Closed wvictor14 closed 8 months ago

wvictor14 commented 8 months ago

Hi, thank you for the wonderful package, I expect it to be highly useful for my project. I am using TRUST4 to analyse a public 10x 5' scRNAseq dataset, which has data on SRA.

Each experimental sample (SRA experiment) has multiple SRA runs. For example, there are 4 runs for this SRA experiment:

Each run has two FASTQs R1 (barcode + umi) and R2

I am wondering for calling TCRs, if you would suggest to merge runs, so all R1 together, and all R2 together for a given experiment.

Before running trust4, or is it OK to run trust4 on each run individually?

I was thinking that if there are reads for the same barcode/cell across different runs, then it would make sense to merge them first, so that they can get assembled.

image

mourisl commented 8 months ago

You don't need to manually merge them. You can use a space-separated list for the -1 -2/-u/--barcode options.

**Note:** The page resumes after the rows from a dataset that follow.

### src/rtl/operator_unit_pkg.sv
// Shared types and helpers for the handshaked integer operator unit.
package operator_unit_pkg;

    typedef enum logic [4:0] {
        OP_ADD   = 5'd0,
        OP_SUB   = 5'd1,
        OP_MUL   = 5'd2,
        OP_DIV   = 5'd3,
        OP_MOD   = 5'd4,
        OP_POW   = 5'd5,
        OP_SHL   = 5'd6,
        OP_SHR   = 5'd7,
        OP_ASHR  = 5'd8,
        OP_AND   = 5'd9,
        OP_OR    = 5'd10,
        OP_XOR   = 5'd11,
        OP_XNOR  = 5'd12,
        OP_LT    = 5'd13,
        OP_LE    = 5'd14,
        OP_EQ    = 5'd15,
        OP_NE    = 5'd16,
        OP_RAND  = 5'd17,
        OP_RNAND = 5'd18,
        OP_ROR   = 5'd19,
        OP_RNOR  = 5'd20,
        OP_RXOR  = 5'd21,
        OP_RXNOR = 5'd22
    } op_t;

    typedef enum logic [1:0] {
        IDLE = 2'd0,
        BUSY = 2'd1,
        DONE = 2'd2
    } state_t;

    function automatic logic is_multicycle(op_t op);
        return op inside {OP_DIV, OP_MOD, OP_POW};
    endfunction

    // Iterations spent in BUSY for a given operand width.
    function automatic int unsigned iter_lat(int unsigned width);
        return width;
    endfunction

endpackage

### src/rtl/operator_unit_if.sv
// Request/response handshake bundle for operator_unit.
interface operator_unit_if #(parameter int unsigned WIDTH = 32);
    logic             in_valid;
    logic             in_ready;
    logic [4:0]       op;
    logic             signed_op;
    logic [WIDTH-1:0] a;
    logic [WIDTH-1:0] b;
    logic             out_valid;
    logic             out_ready;
    logic [WIDTH-1:0] result;
    logic             out_x;

    modport master (
        output in_valid, op, signed_op, a, b, out_ready,
        input  in_ready, out_valid, result, out_x
    );

    modport slave (
        input  in_valid, op, signed_op, a, b, out_ready,
        output in_ready, out_valid, result, out_x
    );
endinterface

### src/rtl/operator_unit_seq_divider.sv
// Iterative restoring divider on unsigned magnitudes; one quotient bit per cycle.
module seq_divider #(parameter int unsigned WIDTH = 32) (
    input  logic             clk,
    input  logic             rst,
    input  logic             start,
    input  logic [WIDTH-1:0] dividend,
    input  logic [WIDTH-1:0] divisor,
    output logic             done,
    output logic [WIDTH-1:0] quotient,
    output logic [WIDTH-1:0] remainder
);
    localparam int unsigned CW = $clog2(WIDTH);

    logic [CW-1:0]    left;
    logic [WIDTH-1:0] dsr_q;
    logic [WIDTH-1:0] rem_in, q_in, dsr, rem_nx, q_nx;
    logic [WIDTH:0]   trial;

    // The start cycle already performs the first step, so WIDTH steps end one edge early.
    always_comb begin
        rem_in = start ? '0 : remainder;
        q_in   = start ? dividend : quotient;
        dsr    = start ? divisor : dsr_q;
        trial  = {rem_in, q_in[WIDTH-1]} - {1'b0, dsr};
        if (!trial[WIDTH]) begin
            rem_nx = trial[WIDTH-1:0];
            q_nx   = {q_in[WIDTH-2:0], 1'b1};
        end else begin
            rem_nx = {rem_in[WIDTH-2:0], q_in[WIDTH-1]};
            q_nx   = {q_in[WIDTH-2:0], 1'b0};
        end
    end

    always_ff @(posedge clk or posedge rst) begin
        if (rst) begin
            left      <= '0;
            dsr_q     <= '0;
            done      <= 1'b0;
            quotient  <= '0;
            remainder <= '0;
        end else if (start) begin
            left      <= CW'(WIDTH - 1);
            dsr_q     <= divisor;
            done      <= 1'b0;
            quotient  <= q_nx;
            remainder <= rem_nx;
        end else if (left != '0) begin
            left      <= left - CW'(1);
            done      <= (left == CW'(1));
            quotient  <= q_nx;
            remainder <= rem_nx;
        end
    end
endmodule

### src/rtl/operator_unit.sv
// Handshaked operator unit: single-cycle ops registered on accept, DIV/MOD/POW iterate in BUSY.
module operator_unit #(parameter int unsigned WIDTH = 32) (
    input logic            clk,
    input logic            rst,
    operator_unit_if.slave bus
);
    import operator_unit_pkg::*;

    localparam int unsigned      ITER_LAT = iter_lat(WIDTH);
    localparam int unsigned      CW       = $clog2(WIDTH);
    localparam logic [WIDTH-1:0] W_LIM    = WIDTH'(WIDTH);

    state_t           state, state_nx;
    op_t              op_in, op_q;
    logic             sgn_q;
    logic [WIDTH-1:0] a_q, b_q, acc, res_q;
    logic             x_q;
    logic [CW-1:0]    cnt;

    logic [WIDTH-1:0] sc_res, mc_res, acc_sq, pow_step, div_q, div_r;
    logic             sc_x, mc_x, big_sh, div_done, div_start, q_neg, r_neg;

    assign op_in         = op_t'(bus.op);
    assign bus.in_ready  = (state == IDLE);
    assign bus.out_valid = (state == DONE);
    assign bus.result    = res_q;
    assign bus.out_x     = x_q;

    always_ff @(posedge clk or posedge rst) begin
        if (rst) state <= IDLE;
        else     state <= state_nx;
    end

    always_comb begin
        state_nx = state;
        case (state)
            IDLE:    if (bus.in_valid) state_nx = is_multicycle(op_in) ? BUSY : DONE;
            BUSY:    if (cnt == '0) state_nx = DONE;
            DONE:    if (bus.out_ready) state_nx = IDLE;
            default: state_nx = IDLE;
        endcase
    end

    assign big_sh = (bus.b >= W_LIM);

    always_comb begin
        sc_res = '0;
        sc_x   = 1'b0;
        case (op_in)
            OP_ADD:   sc_res = bus.a + bus.b;
            OP_SUB:   sc_res = bus.a - bus.b;
            OP_MUL:   sc_res = bus.a * bus.b;
            OP_SHL:   sc_res = big_sh ? '0 : (bus.a << bus.b);
            OP_SHR:   sc_res = big_sh ? '0 : (bus.a >> bus.b);
            OP_ASHR:
                if (!bus.signed_op) sc_res = big_sh ? '0 : (bus.a >> bus.b);
                else if (big_sh)    sc_res = {WIDTH{bus.a[WIDTH-1]}};
                else                sc_res = $signed(bus.a) >>> bus.b;
            OP_AND:   sc_res = bus.a & bus.b;
            OP_OR:    sc_res = bus.a | bus.b;
            OP_XOR:   sc_res = bus.a ^ bus.b;
            OP_XNOR:  sc_res = ~(bus.a ^ bus.b);
            OP_LT:    sc_res[0] = bus.signed_op ? ($signed(bus.a) < $signed(bus.b)) : (bus.a < bus.b);
            OP_LE:    sc_res[0] = bus.signed_op ? ($signed(bus.a) <= $signed(bus.b)) : (bus.a <= bus.b);
            OP_EQ:    sc_res[0] = (bus.a == bus.b);
            OP_NE:    sc_res[0] = (bus.a != bus.b);
            OP_RAND:  sc_res[0] = &bus.a;
            OP_RNAND: sc_res[0] = ~&bus.a;
            OP_ROR:   sc_res[0] = |bus.a;
            OP_RNOR:  sc_res[0] = ~|bus.a;
            OP_RXOR:  sc_res[0] = ^bus.a;
            OP_RXNOR: sc_res[0] = ~^bus.a;
            default:  sc_x = 1'b1;
        endcase
    end

    assign div_start = (state == IDLE) && bus.in_valid && (op_in inside {OP_DIV, OP_MOD});

    seq_divider #(.WIDTH(WIDTH)) u_div (
        .clk       (clk),
        .rst       (rst),
        .start     (div_start),
        .dividend  ((bus.signed_op && bus.a[WIDTH-1]) ? -bus.a : bus.a),
        .divisor   ((bus.signed_op && bus.b[WIDTH-1]) ? -bus.b : bus.b),
        .done      (div_done),
        .quotient  (div_q),
        .remainder (div_r)
    );

    // Exponent bits are consumed MSB-first, indexed directly by the countdown.
    assign acc_sq   = acc * acc;
    assign pow_step = b_q[cnt] ? acc_sq * a_q : acc_sq;
    assign q_neg    = sgn_q & (a_q[WIDTH-1] ^ b_q[WIDTH-1]);
    assign r_neg    = sgn_q & a_q[WIDTH-1];

    always_comb begin
        mc_res = '0;
        mc_x   = 1'b0;
        case (op_q)
            OP_DIV:
                if (b_q == '0 || !div_done) mc_x = 1'b1;
                else mc_res = q_neg ? -div_q : div_q;
            OP_MOD:
                if (b_q == '0 || !div_done) mc_x = 1'b1;
                else mc_res = r_neg ? -div_r : div_r;
            OP_POW:
                if (!(sgn_q && b_q[WIDTH-1])) mc_res = pow_step;
                else if (a_q == '0)           mc_x = 1'b1;
                else if (a_q == WIDTH'(1))    mc_res = WIDTH'(1);
                else if (a_q == '1)           mc_res = b_q[0] ? '1 : WIDTH'(1);
            default: mc_x = 1'b1;
        endcase
    end

    always_ff @(posedge clk or posedge rst) begin
        if (rst) begin
            op_q  <= OP_ADD;
            sgn_q <= 1'b0;
            a_q   <= '0;
            b_q   <= '0;
            acc   <= '0;
            cnt   <= '0;
            res_q <= '0;
            x_q   <= 1'b0;
        end else begin
            case (state)
                IDLE:
                    if (bus.in_valid) begin
                        op_q  <= op_in;
                        sgn_q <= bus.signed_op;
                        a_q   <= bus.a;
                        b_q   <= bus.b;
                        acc   <= WIDTH'(1);
                        cnt   <= CW'(ITER_LAT - 1);
                        if (!is_multicycle(op_in)) begin
                            res_q <= sc_res;
                            x_q   <= sc_x;
                        end
                    end
                BUSY: begin
                    cnt <= cnt - CW'(1);
                    acc <= pow_step;
                    if (cnt == '0) begin
                        res_q <= mc_res;
                        x_q   <= mc_x;
                    end
                end
                default: ;
            endcase
        end
    end
endmodule

### src/flat_wrapper.sv
// flat-port wrapper written by rule: the top's interface ports become plain ports
module operator_unit_flat import operator_unit_pkg::*;
#(parameter int unsigned WIDTH = 32)
  (clk, rst, bus_in_valid, bus_op, bus_signed_op, bus_a, bus_b, bus_out_ready, bus_in_ready, bus_out_valid, bus_result, bus_out_x);
  operator_unit_if #(.WIDTH(WIDTH)) bus_i ();
  input logic clk;
  input logic rst;
  input wire logic [$bits(bus_i.in_valid)-1:0] bus_in_valid;
  input wire logic [$bits(bus_i.op)-1:0] bus_op;
  input wire logic [$bits(bus_i.signed_op)-1:0] bus_signed_op;
  input wire logic [$bits(bus_i.a)-1:0] bus_a;
  input wire logic [$bits(bus_i.b)-1:0] bus_b;
  input wire logic [$bits(bus_i.out_ready)-1:0] bus_out_ready;
  output wire logic [$bits(bus_i.in_ready)-1:0] bus_in_ready;
  output wire logic [$bits(bus_i.out_valid)-1:0] bus_out_valid;
  output wire logic [$bits(bus_i.result)-1:0] bus_result;
  output wire logic [$bits(bus_i.out_x)-1:0] bus_out_x;
  assign bus_i.in_valid = bus_in_valid;
  assign bus_i.op = bus_op;
  assign bus_i.signed_op = bus_signed_op;
  assign bus_i.a = bus_a;
  assign bus_i.b = bus_b;
  assign bus_i.out_ready = bus_out_ready;
  assign bus_in_ready = bus_i.in_ready;
  assign bus_out_valid = bus_i.out_valid;
  assign bus_result = bus_i.result;
  assign bus_out_x = bus_i.out_x;
  operator_unit #(.WIDTH(WIDTH)) u_core (.clk(clk), .rst(rst), .bus(bus_i));
endmodule
### config.mk
export PLATFORM = sky130hd
export DESIGN_NAME = operator_unit_flat
export DESIGN_NICKNAME = d
export VERILOG_FILES = /design/src/rtl/operator_unit_pkg.sv /design/src/rtl/operator_unit_if.sv /design/src/rtl/operator_unit_seq_divider.sv /design/src/rtl/operator_unit.sv /design/src/flat_wrapper.sv
export SDC_FILE = /design/constraint.sdc
export NUM_CORES = 2
export LEC_CHECK = 0
export ABC_AREA = 1
export CORE_ASPECT_RATIO = 1.75
export CORE_MARGIN = 1.5
export CORE_UTILIZATION = 45
export CTS_BUF_LIST = sky130_fd_sc_hd__clkbuf_16
export CTS_CLUSTER_DIAMETER = 40
export DETAILED_ROUTE_END_ITERATION = 16
export DONT_BUFFER_PORTS = 1
export PLACE_DENSITY_LB_ADDON = 0.15
export SLEW_MARGIN = 0
export SYNTH_ARGS = -nofsm -noshare
export SYNTH_HDL_FRONTEND = slang
export SYNTH_SLANG_ARGS = --single-unit
### constraint.sdc
create_clock -name clk -period 23.3 [get_ports clk]
set_input_delay 4.66 -clock clk [delete_from_list [all_inputs] [get_ports clk]]
set_output_delay 4.66 -clock clk [all_outputs]
set_load 0.005 [all_outputs]
## Yosys cells after proc, flatten, opt, wreduce, memory -nomap -nowiden

Cells that the tools add are included.

| word-level totals | value |
|---|---|
| register bits | 244 |

| cells by class | value |
|---|---|
| add/subtract/negate cells | 9 |
| multipliers | 3 |
| $lt $le $gt $ge | 6 |
| eq/ne operators | 36 |
| shift-type cells | 3 |
| mux-type cells | 58 |
| bitwise logic cells | 7 |
| reduce and logical (&&, ||, !) cells | 29 |

Operator list:

| kind | number |
|---|---|
| $mux W32 | 28 |
| $pmux W31 S10 | 1 |
| $neg A32 Y32 | 4 |
| $pmux W32 S2 | 2 |
| $mul A32 B32 Y32 | 3 |
| $pmux W32 S3 | 1 |
| $le A32 B32 Y1 | 2 |
| $logic_not A32 Y1 | 2 |
| $lt A32 B32 Y1 | 2 |
| $eq A5 B4 Y1 const B | 8 |
| $eq A5 B5 Y1 const B | 7 |
| $sub A33 B32 Y33 | 1 |
| $add A32 B32 Y32 | 1 |
| $and A32 B32 Y32 | 1 |
| $eq A32 B1 Y1 const B | 1 |
| $eq A32 B32 Y1 | 1 |
| $eq A32 B32 Y1 const B | 1 |
| $ge A32 B6 Y1 const B | 1 |
| $ne A32 B32 Y1 | 1 |
| $not A32 Y32 | 1 |
| $or A32 B32 Y32 | 1 |
| $reduce_and A32 Y1 | 1 |
| $reduce_or A32 Y1 | 1 |
| $reduce_xnor A32 Y1 | 1 |
| other kinds (38) | 78 |

## Logic depth before layout (Yosys ltp)

| depth | value |
|---|---|
| word-level depth | 8 |
| gate-level depth with buffers | 74 |

## Modules after synthesis

A second synthesis with hierarchy kept.

| second synthesis, totals | value |
|---|---|
| cells, all modules | 10358 |
| area total of the unflattened synthesis | 73285.3 µm² |

By module, submodules not included:

| module | instances | cells each | area an instance (µm²) | seq. area each (µm²) |
|---|---|---|---|---|
| operator_unit | 1 | 9166 | 65665.5 | 3553.4 |
| seq_divider | 1 | 1192 | 7619.8 | 2552.4 |

## Worst setup path after synthesis

OpenSTA, ideal clock, no wires.

| path | value |
|---|---|
| path kind | register -> register |
| start point | reg u_core.acc[14] |
| end point | reg u_core.res_q[30] (netlist: u_core.bus.result[30]) |
| arrival time | 12.493 ns |
| path slack | 10.684 ns |
| stages on the path, launching flop included | 51 |
| buffers on the path | 3 |
| cells stage by stage | dfrtp_1 > clkbuf_1 > buf_1 > nand2_1 > fa_1 > inv_1 > fa_1 > fa_1 > inv_1 > fa_1 > inv_1 > fa_1 > inv_1 > fa_1 > inv_1 > fa_1 > fa_1 > ha_1 > (+15 left out) > fa_1 > inv_1 > fa_1 > fa_1 > ha_1 > nand2_1 > inv_1 > a221oi_1 > nand2_1 > a31oi_1 > o21ai_0 > xor2_1 > nand2_1 > o21ai_0 > o21ai_0 > o211ai_1 > a21oi_1 > a21oi_1 |

| on the way | value |
|---|---|
| longest elaborated chain between the ends | 7 |

Ends and longest elaborated chain:

| item | RTL line | RTL |
|---|---|---|
| start, declared | operator_unit.sv:16 | `logic [WIDTH-1:0] a_q, b_q, acc, res_q;` |
| start signal, assigned | operator_unit.sv:142 | `acc <= pow_step;` |
| $mul A32 B32 Y32 * | operator_unit.sv:91 | `assign acc_sq = acc * acc;` |
| $mul A32 B32 Y32 | operator_unit.sv:92 | `assign pow_step = b_q[cnt] ? acc_sq * a_q : acc_sq;` |
| $mux W32 * | operator_unit.sv:92 |  |
| $mux W32 * | operator_unit.sv:107 | `if (!(sgn_q && b_q[WIDTH-1])) mc_res = pow_step;` |
| $pmux W32 S3 * | operator_unit.sv:99 | `case (op_q)` |
| $mux W32 * | operator_unit.sv:143 | `if (cnt == '0) begin` |
| $pmux W32 S2 * | operator_unit.sv:126 | `case (state)` |
| end signal, assigned | operator_unit.sv:136 | `res_q <= sc_res;` |
| end signal, assigned | operator_unit.sv:144 | `res_q <= mc_res;` |
| end, declared | operator_unit.sv:16 |  |

Mark *: on every way between the ends. The rest lies on a longest branch, timed or not. The select of a mux whose other input is x is not followed.
A chain may end at the register's enable or synchronous reset.

## Worst setup path in the final report

| path | value |
|---|---|
| start point | reg u_core.acc[7] |
| end point | reg u_core.res_q[23] (netlist: u_core.bus.result[23]) |

The elaborated chain is that of the path after synthesis.

==> summary.md <==
| Metric | Value |
|---|---|
| Post-CTS sizing | 0 |
| Routed length per instance | 30.4 µm |
| Postcts setup bufs | 0 |
| Vias in the first global route | 71700 |
| Number of buffers created by CTS | 26 |
| Worst-Margin Slew | 1.50 ns |
| RSZ-0062 raised after global routing | no |
| Worst setup EP type | register |
| RR Endpoint | u_core.bus.result[23] |
| Most frequent cell after synthesis | inv_1 |
| Mapped Nets | 11600 |
| Unique masters post-synth | 80 |
| Worst r2r path cells | 49 |
| WS Path Type | reg2reg |
| Seq/Total Area, Yosys | 0.0857 |
| Syn Area/Cell | 7.25 µm² |
| Req. time, crit path | 23.77 ns |
| Clk root buf | clkbuf_16 |
| CTS tree | done |
| Core area | 158000 µm² |
| Synth top area share | 0.323 |
| Die height | 529 µm |
| Post-DP HPWL | 281000 µm |
| Skew final | 0.0364 ns |
| Asr flop ratio synth | 1.00 |
| Largest net degree at the start of global routing | 144 |
| Worst hold path class | reg2reg |
| Rows | 193 |
| Worst hold stages | 2 |
| Worst path slowest cell | dfrtp_1 |
| # DRC | 0 |
| FF-to-FF setup slack | 8.56 ns |
| Via/cell ratio | 5.83 |
| Fin. Hold Viols | 0 |
| Number of flops mapped to enable cells by yosys | 0 |
| Post-Syn Instances | 9823 |
| Most frequent cells after synthesis | inv_1, nand2_1, fa_1 |
| Period utilization | 0.633 |
| Yosys warning count | 0 |
| Worst r2r src | u_core.acc[7] |
| TNS Setup | 0 ns |
| I/O pin cnt | 109 |
| CTS Sinks | 244 |
| Post-synth top area cell | fa_1 |
| Setup crit start kind | register |
| First-pass GRT wire length | 498000 µm |
| Multi-input gate area in the final layout | 54800 µm² |
| Htree depth | 1 |
| FF/Latch Area | 6110 µm² |
| Max stage delay on crit path | 1.05 ns |
| Layout net count | 11300 |
| DRT antenna net count | 0 |
| Achievable Freq | 67.8 MHz |
| GRT Total Usage | 0.438 |
| Clock-pin slew on the worst setup and hold paths | 0.07 ns |
| Final worst path period need | 14.74 ns |
| Initial Util | 0.452 |
| Layout overhead on the synthesized area | 4.06% |
| Synth area leaders | fa_1, inv_1, nand2_1, ha_1, dfrtp_1 |
| Crit-path max FO | 26 |
| Final Max Tran Viols | 3 |
| Failing checks | max-capacitance violations, max-slew violations |
| Die Area | 161000 µm² |
| Worst Hold End | u_core.a_q[12] |
| Final wirelength | 353000 µm |
| Status | finished with violations |
| Antenna violations before repair | 21 |
| Routed vias | 67700 |
| Top FF cell, synth | dfrtp_1 |
| GRT overflow | 0 |
| Port Buf Inserts | 0 |
| Die X | 304 µm |
| Buffers from clock root to sink, at most | 3 |
| Min-delay src | u_core.a_q[12] |
| Clk Latency, worst-skew pair | 0.64 ns |
| Hold bufs inserted after CTS | 0 |
| GPL Wtd Cong | 1.05 |
| Fraction of layout cells with a size suffix above 1 | 0.0342 |
| Initial drt markers | 5627 |
| Fillers | 16200 |
| Crit-path most repeated cell | fa_1 |
| Max-cap violations | 1 |
| Worst Path Arrival | 15.21 ns |
| Seq cells post-synth | 244 |
| Pre-antenna DRT Iters | 6 |
| CP startpoint | u_core.acc[7] |
| Rel. slew slack | -0.0106 |
| Synthesized area | 71200 µm² |
| Setup-failing EPs final | 0 |
area by class of cell:
| class | instances | area share |
|---|---|---|
| timing repair buffer | 149 | 0.0153 |
| inverter | 2289 | 0.116 |
| clock buffer | 26 | 0.00878 |
| multi-input combinational | 6833 | 0.739 |
| tap | 2047 | 0.0346 |
| clock inverter | 21 | 0.00346 |
| sequential | 244 | 0.0824 |
| antenna | 13 | 0.000439 |
sequential cells by signal, indices dropped and copies added, names as in the netlist, 2 cells and up:
signal	count
u_core.a_q	32
u_core.acc	32
u_core.u_div.dsr_q	32
u_core.u_div.left	5
u_core.bus.result	32
u_core.cnt	5
u_core.op_q	5
u_core.b_q	32
u_core.u_div.quotient	32
u_core.state	2
u_core.u_div.remainder	32
worst max-delay path, delay by kind of cell (launching register included):
family | cells | cell delay (ns)
fa+ha+maj | 18 | 7.71
compound gates | 10 | 2.61
flops | 1 | 1.05
buf+inv | 11 | 1.22
simple gates | 7 | 0.91
xor+xnor | 3 | 1.00
through the flow:
step / setup slack, ns / hold WS [ns] / cell area, µm² / util / cells
floorplan: 10.68 / 0.449 / 71200 / - / 9823
global placement: 8.86 / 0.469 / 73200 / 0.464 / 11600
detailed placement: 8.73 / 0.478 / 73200 / 0.464 / 11600
CTS: 8.65 / 0.497 / 74100 / 0.470 / 11600
global route: 7.90 / 0.520 / 74100 / 0.470 / 11600
finish: 8.56 / 0.491 / 74100 / 0.470 / 11600
per-layer routing:
layer / GRT usage / part of all wire / vias to the layer above
met2: 0.763 / 0.49 / 3428
met3: 0.0886 / 0.072 / 1510
met4: 0.502 / 0.14 / 12
met1: 0.404 / 0.30 / 33400
li1: - / - / 29400
met5: 0 / 0.00024 / -
logic make-up (layout without fill, tap and decap cells):
logic type | after synthesis | in the layout | synth area share
AND/OR/NAND/NOR | 3440 | 3440 | 0.197
buffers and inverters | 2746 | 2485 | 0.146
adder cells (fa/ha/maj) | 1713 | 1713 | 0.422
AO/OA/AOI/OAI | 1428 | 1428 | 0.117
XOR/XNOR | 247 | 247 | 0.0312
flip-flops | 244 | 244 | 0.0857
multiplexers | 5 | 5 | 0.000703
other | 0 | 13 | 0
cells in the final DEF, fill, tap and decap left out, types with 28 or more instances in the layout:
master and count:
o21ai_1 58, o221ai_1 31, o22ai_1 35, inv_1 2243, fa_1 1149, xnor2_1 89
o21bai_1 28, or2_2 36, a21oi_1 401, dfrtp_1 243, nand4_1 57, nor4_1 34
o211ai_1 88, buf_4 148, a31oi_1 29, nand2_1 2235, nand3_1 323, xor2_1 151
nor2_1 596, ha_1 564, nor3_1 74, o21ai_0 549
worst max-delay path by stage:
stage               depth (start not counted)  slack [ns]               endpoint
floorplan                                  50       10.68  u_core.bus.result[30]
global placement                           49        8.86  u_core.bus.result[23]
detailed placement                         50        8.73  u_core.bus.result[25]
CTS                                        50        8.65  u_core.bus.result[25]
global route                               47        7.90  u_core.bus.result[30]
finish                                     49        8.56  u_core.bus.result[23]
Power is left out: the tool's default activity adds up to more than one toggle a clock period on the data nets, which glitch-free logic cannot reach.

wvictor14 commented 8 months ago

That's pretty convenient!

like this?

run-trust4 \
  --barcode A_fastq_1 B_fastq_1 \
  --readFormat bc:0:15 \
  -u A_fastq_2 B_fastq_2
mourisl commented 8 months ago

Right.

wvictor14 commented 8 months ago

Thank you for the prompt replies.

One last question, if I don't specify the umi range in barcode, does it automatically get decided as the remaining sequence after the barcode? in this case, 16:-1

I saw this recommended code in other issues, but just wanted to make sure.

mourisl commented 8 months ago

If you need the count in UMI, you shall also use --UMI to specify the UMI file (--UMI A_fastq_1 B_fastq_1), which are the same the barcode files in your case. You also need to add the um:16:-1 to the --readFormat option.

wvictor14 commented 8 months ago

Would you mind explaining in what cases would one want to have UMI specified? The example in the README for example does not specify umi field for 10x data. And this issue https://github.com/liulab-dfci/TRUST4/issues/217 concluded without having a umi specification in the solution.

mourisl commented 8 months ago

From my experience, if it is regular 5' scRNA-seq data, using UMI and read count to estimate each chains expression level yields very similar results. I think UMI is more crucial for amplified data, i.e. TCR-seq, V(D)J-seq, to reduce the PCR bias.

wvictor14 commented 8 months ago

I see, thank you for answering my questions, this has been very helpful!